What is expected: Please retype the records below exactly, from the first line down to and including the line with "SETUP_SLACK_MARGIN = -0.79".

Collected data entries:
┌──

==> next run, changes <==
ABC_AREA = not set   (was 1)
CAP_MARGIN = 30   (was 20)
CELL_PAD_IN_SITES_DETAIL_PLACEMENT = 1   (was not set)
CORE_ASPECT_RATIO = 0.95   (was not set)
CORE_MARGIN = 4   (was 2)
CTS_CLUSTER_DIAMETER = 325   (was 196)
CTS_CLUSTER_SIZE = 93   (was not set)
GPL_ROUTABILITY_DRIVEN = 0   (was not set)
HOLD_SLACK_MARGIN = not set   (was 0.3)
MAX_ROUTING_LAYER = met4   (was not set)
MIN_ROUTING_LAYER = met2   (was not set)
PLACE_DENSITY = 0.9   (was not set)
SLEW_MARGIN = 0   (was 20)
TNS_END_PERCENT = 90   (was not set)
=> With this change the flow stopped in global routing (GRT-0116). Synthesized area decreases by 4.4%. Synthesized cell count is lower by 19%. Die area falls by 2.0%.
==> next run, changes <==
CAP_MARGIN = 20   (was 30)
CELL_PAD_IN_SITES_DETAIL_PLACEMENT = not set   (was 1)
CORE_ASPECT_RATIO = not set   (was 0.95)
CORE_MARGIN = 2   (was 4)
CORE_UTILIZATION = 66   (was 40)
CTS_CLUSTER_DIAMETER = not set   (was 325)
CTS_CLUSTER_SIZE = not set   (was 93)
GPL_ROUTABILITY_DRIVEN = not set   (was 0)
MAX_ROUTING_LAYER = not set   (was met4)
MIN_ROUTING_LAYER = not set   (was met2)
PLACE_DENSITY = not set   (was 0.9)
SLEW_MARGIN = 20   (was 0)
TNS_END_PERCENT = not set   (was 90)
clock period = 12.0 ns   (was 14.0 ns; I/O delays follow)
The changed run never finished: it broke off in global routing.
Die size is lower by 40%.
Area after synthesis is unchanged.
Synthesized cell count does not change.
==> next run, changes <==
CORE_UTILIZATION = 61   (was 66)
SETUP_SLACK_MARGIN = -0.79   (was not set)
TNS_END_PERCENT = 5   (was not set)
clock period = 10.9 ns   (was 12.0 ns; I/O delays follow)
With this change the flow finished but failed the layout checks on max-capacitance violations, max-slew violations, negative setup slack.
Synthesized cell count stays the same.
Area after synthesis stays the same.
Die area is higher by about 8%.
// tpumac
module tpumac
 #(parameter BITS_AB=8,
   parameter BITS_C=16)
  (
   input clk, rst_n, WrEn, en,
   input signed [BITS_AB-1:0] Ain,
   input signed [BITS_AB-1:0] Bin,
   input signed [BITS_C-1:0] Cin,
   output reg signed [BITS_AB-1:0] Aout,
   output reg signed [BITS_AB-1:0] Bout,
   output reg signed [BITS_C-1:0] Cout
  );
==> flow/config.mk <==
export PLATFORM = sky130hd
export DESIGN_NAME = tpumac
export DESIGN_NICKNAME = tpumac
export VERILOG_FILES = /design/flow/design.v
export SDC_FILE = /design/flow/constraint.sdc
export NUM_CORES = 4
export LEC_CHECK = 0
export ABC_AREA = 1
export CAP_MARGIN = 20
export CELL_PAD_IN_SITES_GLOBAL_PLACEMENT = 2
export CORE_ASPECT_RATIO = 0.52
export CORE_MARGIN = 10
export CORE_UTILIZATION = 40
export CTS_CLUSTER_DIAMETER = 124
export CTS_CLUSTER_SIZE = 34
export GPL_ROUTABILITY_DRIVEN = 0
export MIN_ROUTING_LAYER = met2
export PLACE_DENSITY_LB_ADDON = 0.15
export SETUP_SLACK_MARGIN = 0.23
export SLEW_MARGIN = 20
export TNS_END_PERCENT = 60
==> flow/constraint.sdc <==
create_clock -name core_clock -period 6.01 [get_ports {clk}]
set_input_delay 1.2020 -clock core_clock [delete_from_list [all_inputs] [get_ports {clk}]]
set_output_delay 1.2020 -clock core_clock [all_outputs]
set_load 0.01 [all_outputs]
run.sh (not shown) runs the stock make flow with config.mk's settings and CLKGATE_MAP_FILE=.
Edit:
ABC_AREA = not set   (was 1)
CELL_PAD_IN_SITES_GLOBAL_PLACEMENT = not set   (was 2)
CORE_ASPECT_RATIO = not set   (was 0.52)
CORE_MARGIN = 2   (was 10)
CTS_CLUSTER_DIAMETER = not set   (was 124)
CTS_CLUSTER_SIZE = not set   (was 34)
GPL_ROUTABILITY_DRIVEN = not set   (was 0)
MIN_ROUTING_LAYER = not set   (was met2)
PLACE_DENSITY_LB_ADDON = 0.06   (was 0.15)
SETUP_SLACK_MARGIN = -0.24   (was 0.23)
TNS_END_PERCENT = not set   (was 60)
clock period = 5.2 ns   (was 6.01 ns; I/O delays follow)
Effect:
- The new run produced a layout that fails on negative setup slack
- wire length shrinks by 28%
- non-clock buffer count came out higher by 16
- clock skew hardly moves
==> job 2201: inputs <==
==> flow/design.v <==
`timescale 1us / 1ps
module ARTAU(
    input radar_echo,
    input scan_for_target,
    input [31:0] jet_speed,
    input [31:0] max_safe_distance,
    input RST,
    input CLK,
    output reg radar_pulse_trigger,
    output reg [31:0] distance_to_target,
    output reg threat_detected,
    output reg [1:0] ARTAU_state
);
reg [31:0] distance1;   
reg [31:0] distance2;   
reg [11:0] elapsed_time;   
reg have_prev;          
parameter c0 = 300000000;   
parameter radar_pulse_duration = 300;   
parameter max_listen_time = 2000;   
parameter assess_timeout = 3000;   
wire [40:0] echo_product = c0 * elapsed_time;
wire [40:0] echo_distance = echo_product / 2000;
wire [11:0] elapsed_ms = elapsed_time / 1000;
wire [44:0] predicted_distance = distance2 + jet_speed * elapsed_ms;
always @(posedge CLK or posedge RST) begin
    if (RST) begin
        ARTAU_state <= 2'b00;   
        radar_pulse_trigger <= 0;
        distance_to_target <= 0;
        threat_detected <= 0;
        distance1 <= 0;
        elapsed_time <= 0;
        have_prev <= 0;
    end else begin
        case (ARTAU_state)
            2'b00:   
                if (scan_for_target) begin
                    radar_pulse_trigger <= 1;
                    ARTAU_state <= 2'b01;   
                end
            2'b01:   
                if (elapsed_time < radar_pulse_duration) begin
                    radar_pulse_trigger <= 1;
                    elapsed_time <= elapsed_time + 100;   
                end else begin
                    radar_pulse_trigger <= 0;
                    elapsed_time <= 0;
                    ARTAU_state <= 2'b10;   
                end
            2'b10:   
                if (elapsed_time < max_listen_time) begin
                    if (radar_echo) begin
                        distance1 <= distance2;
                        distance2 <= echo_distance[31:0];
                        elapsed_time <= 0;
                        if (have_prev) begin
                            ARTAU_state <= 2'b11;   
                        end else begin
                            have_prev <= 1;
                            radar_pulse_trigger <= 1;
                            ARTAU_state <= 2'b01;   
                        end
                    end else begin
                        elapsed_time <= elapsed_time + 100;
                    end
                end else begin
                    ARTAU_state <= 2'b00;
                    radar_pulse_trigger <= 0;
                    distance_to_target <= 0;
                    threat_detected <= 0;
                    elapsed_time <= 0;
                    have_prev <= 0;
                end
            2'b11:   
                if (elapsed_time < assess_timeout) begin
                    distance_to_target <= distance2;
                    threat_detected <= (predicted_distance < distance1) && distance2 < max_safe_distance;
                    if (scan_for_target) begin
                        radar_pulse_trigger <= 1;
                        elapsed_time <= 0;
                        ARTAU_state <= 2'b01;   
                    end else begin
                        elapsed_time <= elapsed_time + 100;
                    end
                end else begin
                    ARTAU_state <= 2'b00;
                    radar_pulse_trigger <= 0;
                    distance_to_target <= 0;
                    threat_detected <= 0;
                    elapsed_time <= 0;
                    have_prev <= 0;
                end
        endcase
    end
end
endmodule
==> flow/design.v (excerpt) <==
module alu_top(
    input             clk,
    input      [31:0] a_in,
    input      [31:0] b_in,
    input      [3:0]  aluc_in,
    output reg [31:0] r_out,
    output reg        zero_out,
    output reg        overflow_out
    );
    reg  [31:0] a_q, b_q;
    reg  [3:0]  aluc_q;
    wire [31:0] r;
    wire        zero, overflow;
    alu u_alu(.a(a_q), .b(b_q), .overflow(overflow), .zero(zero), .r(r), .aluc(aluc_q));
    always @(posedge clk) begin
        a_q          <= a_in;
        b_q          <= b_in;
        aluc_q       <= aluc_in;
        r_out        <= r;
        zero_out     <= zero;
        overflow_out <= overflow;
    end
endmodule
==> flow/config.mk <==
export PLATFORM = sky130hd
export DESIGN_NAME = alu_top
export DESIGN_NICKNAME = alu_top
export VERILOG_FILES = /design/flow/design.v
export SDC_FILE = /design/flow/constraint.sdc
export NUM_CORES = 4
export LEC_CHECK = 0
export CAP_MARGIN = 40
export CORE_MARGIN = 2
export CORE_UTILIZATION = 72
export CTS_CLUSTER_DIAMETER = 93
export CTS_CLUSTER_SIZE = 20
export PLACE_DENSITY = 0.8
export SLEW_MARGIN = 20
==> flow/constraint.sdc <==
create_clock -name core_clock -period 5.5 [get_ports {clk}]
set_input_delay 1.1000 -clock core_clock [delete_from_list [all_inputs] [get_ports {clk}]]
set_output_delay 1.1000 -clock core_clock [all_outputs]
set_load 0.01 [all_outputs]
run.sh (not shown) runs the stock make flow with config.mk's settings and CLKGATE_MAP_FILE=.
The starting point reached the layout checks and failed them: negative setup slack.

└──

Written solution:
==> next run, changes <==
ABC_AREA = not set   (was 1)
CAP_MARGIN = 30   (was 20)
CELL_PAD_IN_SITES_DETAIL_PLACEMENT = 1   (was not set)
CORE_ASPECT_RATIO = 0.95   (was not set)
CORE_MARGIN = 4   (was 2)
CTS_CLUSTER_DIAMETER = 325   (was 196)
CTS_CLUSTER_SIZE = 93   (was not set)
GPL_ROUTABILITY_DRIVEN = 0   (was not set)
HOLD_SLACK_MARGIN = not set   (was 0.3)
MAX_ROUTING_LAYER = met4   (was not set)
MIN_ROUTING_LAYER = met2   (was not set)
PLACE_DENSITY = 0.9   (was not set)
SLEW_MARGIN = 0   (was 20)
TNS_END_PERCENT = 90   (was not set)
=> With this change the flow stopped in global routing (GRT-0116). Synthesized area decreases by 4.4%. Synthesized cell count is lower by 19%. Die area falls by 2.0%.
==> next run, changes <==
CAP_MARGIN = 20   (was 30)
CELL_PAD_IN_SITES_DETAIL_PLACEMENT = not set   (was 1)
CORE_ASPECT_RATIO = not set   (was 0.95)
CORE_MARGIN = 2   (was 4)
CORE_UTILIZATION = 66   (was 40)
CTS_CLUSTER_DIAMETER = not set   (was 325)
CTS_CLUSTER_SIZE = not set   (was 93)
GPL_ROUTABILITY_DRIVEN = not set   (was 0)
MAX_ROUTING_LAYER = not set   (was met4)
MIN_ROUTING_LAYER = not set   (was met2)
PLACE_DENSITY = not set   (was 0.9)
SLEW_MARGIN = 20   (was 0)
TNS_END_PERCENT = not set   (was 90)
clock period = 12.0 ns   (was 14.0 ns; I/O delays follow)
The changed run never finished: it broke off in global routing.
Die size is lower by 40%.
Area after synthesis is unchanged.
Synthesized cell count does not change.
==> next run, changes <==
CORE_UTILIZATION = 61   (was 66)
SETUP_SLACK_MARGIN = -0.79   (was not set)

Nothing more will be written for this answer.